§ Work required: The lines to be copied are those below that contain "flag".
Material shown below:
### src/rtl/uart_pkg.sv
// uart_pkg: shared UART types and constants.
// Used by the transmitter (and the receiver): FSM states, frame width, idle level.
package uart_pkg;

  localparam int   DATA_BITS  = 8;
  localparam logic IDLE_LEVEL = 1'b1;

  typedef enum logic [2:0] {
    IDLE,
    START,
    DATA,
    PARITY,
    STOP
  } tx_state_e;

endpackage
File: src/rtl/bsg_axi_burst_master.sv
// bsg_axi_burst_master
//   Single-outstanding AXI4 burst master. Turns a valid/ready request
//   (address + write flag) into a fixed-length AXI write or read burst,
//   streams write words in and read words out, and pulses done_v_o with an
//   error flag once the burst completes.
//
// Configuration macro: BSG_AXI_BURST_MASTER_WRAP_EN
//   defined   : WRAP bursts, address aligned only to the data word
//               (critical-word-first)
//   undefined : INCR bursts, address aligned down to the burst boundary
//
// Ports
//   clk_i, reset_i            clock, synchronous active-high reset
//   req_*                     request channel (addr, write flag, valid/ready)
//   wdata_*, wstrb_i          write word stream into the master
//   rdata_*                   read word stream out of the master
//   done_v_o, done_err_o      one-cycle completion pulse and error flag
//   axi_aw*/w*/b*/ar*/r*      AXI4 master channels

module bsg_axi_burst_master #(
  parameter int axi_id_width_p    = 4,
  parameter int axi_addr_width_p  = 32,
  parameter int axi_data_width_p  = 64,
  parameter int axi_burst_len_p   = 4,
  parameter int axi_id_p          = 0,
  parameter int axi_strb_width_lp = axi_data_width_p >> 3
) (
  input  logic                          clk_i,
  input  logic                          reset_i,

  input  logic                          req_v_i,
  input  logic                          req_write_i,
  input  logic [axi_addr_width_p-1:0]   req_addr_i,
  output logic                          req_ready_o,

  input  logic                          wdata_v_i,
  input  logic [axi_data_width_p-1:0]   wdata_i,
  input  logic [axi_strb_width_lp-1:0]  wstrb_i,
  output logic                          wdata_ready_o,

  output logic                          rdata_v_o,
  output logic [axi_data_width_p-1:0]   rdata_o,
  output logic                          rdata_last_o,
  input  logic                          rdata_ready_i,

  output logic                          done_v_o,
  output logic                          done_err_o,

  output logic [axi_id_width_p-1:0]     axi_awid_o,
  output logic [axi_addr_width_p-1:0]   axi_awaddr_o,
  output logic [1:0]                    axi_awburst_o,
  output logic                          axi_awvalid_o,
  input  logic                          axi_awready_i,

  output logic [axi_data_width_p-1:0]   axi_wdata_o,
  output logic [axi_strb_width_lp-1:0]  axi_wstrb_o,
  output logic                          axi_wlast_o,
  output logic                          axi_wvalid_o,
  input  logic                          axi_wready_i,

  input  logic [axi_id_width_p-1:0]     axi_bid_i,
  input  logic [1:0]                    axi_bresp_i,
  input  logic                          axi_bvalid_i,
  output logic                          axi_bready_o,

  output logic [axi_id_width_p-1:0]     axi_arid_o,
  output logic [axi_addr_width_p-1:0]   axi_araddr_o,
  output logic [1:0]                    axi_arburst_o,
  output logic                          axi_arvalid_o,
  input  logic                          axi_arready_i,

  input  logic [axi_id_width_p-1:0]     axi_rid_i,
  input  logic [axi_data_width_p-1:0]   axi_rdata_i,
  input  logic [1:0]                    axi_rresp_i,
  input  logic                          axi_rlast_i,
  input  logic                          axi_rvalid_i,
  output logic                          axi_rready_o
);

  // Counter is at least one bit wide so a single-beat burst still builds.
  localparam int cnt_width_lp  = (axi_burst_len_p > 1) ? $clog2(axi_burst_len_p) : 1;
  localparam int word_bytes_lp = axi_data_width_p / 8;
  localparam logic [cnt_width_lp-1:0]   last_beat_lp = cnt_width_lp'(axi_burst_len_p - 1);
  localparam logic [axi_id_width_p-1:0] id_lp        = axi_id_width_p'(axi_id_p);

  typedef enum logic [2:0] {
    e_idle, e_wr_addr, e_wr_data, e_wr_resp, e_rd_addr, e_rd_data
  } state_e;

  state_e                        state_q, state_d;
  logic [axi_addr_width_p-1:0]   addr_q, addr_d;
  logic [cnt_width_lp-1:0]       cnt_q, cnt_d;
  logic                          err_q, err_d;
  logic [axi_addr_width_p-1:0]   req_addr_aligned;
  logic                          r_beat_err;
  logic [1:0]                    burst_type;

`ifdef BSG_AXI_BURST_MASTER_WRAP_EN
  localparam logic [axi_addr_width_p-1:0] word_mask_lp = ~axi_addr_width_p'(word_bytes_lp - 1);
  assign burst_type       = 2'b10;
  assign req_addr_aligned = req_addr_i & word_mask_lp;
`else
  // Modulo keeps the alignment correct for non-power-of-two burst lengths.
  localparam logic [axi_addr_width_p-1:0] burst_bytes_lp =
    axi_addr_width_p'(word_bytes_lp * axi_burst_len_p);
  assign burst_type       = 2'b01;
  assign req_addr_aligned = req_addr_i - (req_addr_i % burst_bytes_lp);
`endif

  assign axi_awid_o    = id_lp;
  assign axi_arid_o    = id_lp;
  assign axi_awaddr_o  = addr_q;
  assign axi_araddr_o  = addr_q;
  assign axi_awburst_o = burst_type;
  assign axi_arburst_o = burst_type;
  assign axi_wdata_o   = wdata_i;
  assign axi_wstrb_o   = wstrb_i;
  assign rdata_o       = axi_rdata_i;

  assign r_beat_err = (axi_rresp_i != 2'b00) | (axi_rid_i != id_lp);

  always_ff @(posedge clk_i) begin
    if (reset_i) begin
      state_q <= e_idle;
      addr_q  <= '0;
      cnt_q   <= '0;
      err_q   <= 1'b0;
    end else begin
      state_q <= state_d;
      addr_q  <= addr_d;
      cnt_q   <= cnt_d;
      err_q   <= err_d;
    end
  end

  always_comb begin
    state_d       = state_q;
    addr_d        = addr_q;
    cnt_d         = cnt_q;
    err_d         = err_q;
    req_ready_o   = 1'b0;
    wdata_ready_o = 1'b0;
    rdata_v_o     = 1'b0;
    rdata_last_o  = 1'b0;
    done_v_o      = 1'b0;
    done_err_o    = 1'b0;
    axi_awvalid_o = 1'b0;
    axi_wvalid_o  = 1'b0;
    axi_wlast_o   = 1'b0;
    axi_bready_o  = 1'b0;
    axi_arvalid_o = 1'b0;
    axi_rready_o  = 1'b0;

    unique case (state_q)
      e_idle: begin
        req_ready_o = 1'b1;
        if (req_v_i) begin
          addr_d  = req_addr_aligned;
          cnt_d   = '0;
          err_d   = 1'b0;
          state_d = req_write_i ? e_wr_addr : e_rd_addr;
        end
      end
      e_wr_addr: begin
        axi_awvalid_o = 1'b1;
        if (axi_awready_i) state_d = e_wr_data;
      end
      e_wr_data: begin
        axi_wvalid_o  = wdata_v_i;
        wdata_ready_o = axi_wready_i;
        axi_wlast_o   = (cnt_q == last_beat_lp);
        if (wdata_v_i && axi_wready_i) begin
          cnt_d = cnt_q + 1'b1;
          if (cnt_q == last_beat_lp) state_d = e_wr_resp;
        end
      end
      e_wr_resp: begin
        axi_bready_o = 1'b1;
        if (axi_bvalid_i) begin
          done_v_o   = 1'b1;
          done_err_o = (axi_bresp_i != 2'b00) | (axi_bid_i != id_lp);
          state_d    = e_idle;
        end
      end
      e_rd_addr: begin
        axi_arvalid_o = 1'b1;
        if (axi_arready_i) state_d = e_rd_data;
      end
      e_rd_data: begin
        rdata_v_o    = axi_rvalid_i;
        axi_rready_o = rdata_ready_i;
        rdata_last_o = axi_rlast_i;
        if (axi_rvalid_i && rdata_ready_i) begin
          err_d = err_q | r_beat_err;
          if (axi_rlast_i) begin
            done_v_o   = 1'b1;
            done_err_o = err_q | r_beat_err;
            state_d    = e_idle;
          end
        end
      end
      default: state_d = e_idle;
    endcase

    // Nothing handshakes while reset is held, whatever state was left behind.
    if (reset_i) begin
      req_ready_o   = 1'b0;
      wdata_ready_o = 1'b0;
      rdata_v_o     = 1'b0;
      done_v_o      = 1'b0;
      done_err_o    = 1'b0;
      axi_awvalid_o = 1'b0;
      axi_wvalid_o  = 1'b0;
      axi_bready_o  = 1'b0;
      axi_arvalid_o = 1'b0;
      axi_rready_o  = 1'b0;
    end
  end

endmodule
End of Material shown.
§ Worked solution:
//   (address + write flag) into a fixed-length AXI write or read burst,
//   error flag once the burst completes.
//   req_*                     request channel (addr, write flag, valid/ready)
//   done_v_o, done_err_o      one-cycle completion pulse and error flag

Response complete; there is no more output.